WHAT THIS TASK INVOLVES ▸
Tally the lines in the data below in which the word "bits" occurs, then give only the total.

Stored data entries:
○ ○ ○ ○ ○

$ cat src/iwc_pkg.sv
// Constants shared by the two-wire wait, acknowledge and interrupt control
// ----------------------------------------------------------------------------
// How it works
// - Writing one to wait release ends the wait; the bit then self-clears.
// - Release at ninth clock while transmitting frees data line, clears transmit flag.
// - Disabling clears bus status, start-fail, busy, clock and data level bits.
// - With unit disabled, release, stop irq, wait point and ack bits do nothing.
// - Enabling while clock high and data low detects a start at once.
// - Stop detection raises an interrupt only while stop irq enable is one.
// - Wait point zero: interrupt at eighth falling edge; master holds clock, waits.
// - Wait point zero as slave: clock held low after eight received clocks.
// - Wait point one: interrupt and wait at ninth falling edge, master or slave.
// - Address transfers always interrupt at ninth falling edge; wait point applies after.
// - Master always waits at ninth falling edge of an address transfer.
// - Slave with own address matched waits at ninth falling edge after acking.
// - Slave that received an extension code waits at eighth falling edge.
// - Ack enable one drives data low throughout the ninth clock; zero never acks a data byte.
// - Ack enable does not govern the acknowledge of address transfers.
// - Reset clears the whole control register to zero.
// - Enable zero stops operation and resets status; enable one runs.
// ----------------------------------------------------------------------------
package iwc_pkg;

  // --------------------------------------------------------------------------
  // Register offsets
  // --------------------------------------------------------------------------
  localparam logic [7:0] IWC_OFF_CTRL   = 8'h00;
  localparam logic [7:0] IWC_OFF_STATUS = 8'h04;

  // --------------------------------------------------------------------------
  // Control register fields and reset value
  // --------------------------------------------------------------------------
  localparam int         IWC_CTRL_EN    = 7;
  localparam int         IWC_CTRL_LREL  = 6;
  localparam int         IWC_CTRL_WREL  = 5;
  localparam int         IWC_CTRL_SPIE  = 4;
  localparam int         IWC_CTRL_WTIM  = 3;
  localparam int         IWC_CTRL_ACKE  = 2;
  localparam logic [7:0] IWC_CTRL_RESET = 8'h00;

  // --------------------------------------------------------------------------
  // Status register fields
  // --------------------------------------------------------------------------
  localparam int IWC_ST_TRC  = 0;
  localparam int IWC_ST_WAIT = 1;
  localparam int IWC_ST_ADDR = 2;
  localparam int IWC_ST_BUSY = 3;
  localparam int IWC_ST_FAIL = 4;
  localparam int IWC_ST_CLD  = 5;
  localparam int IWC_ST_DAD  = 6;
  localparam int IWC_ST_CNT  = 8;

  // --------------------------------------------------------------------------
  // Clock counts within a byte
  // --------------------------------------------------------------------------
  localparam logic [3:0] IWC_CNT_IDLE   = 4'h0;
  localparam logic [3:0] IWC_CNT_FIRST  = 4'h1;
  localparam logic [3:0] IWC_CNT_EIGHTH = 4'h8;
  localparam logic [3:0] IWC_CNT_NINTH  = 4'h9;

  // Idle level of both bus lines, used as synchroniser reset
  localparam logic IWC_LINE_IDLE = 1'b1;

endpackage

○ ○ ○ ○ ○

PROBLEM SOLUTION ▸
2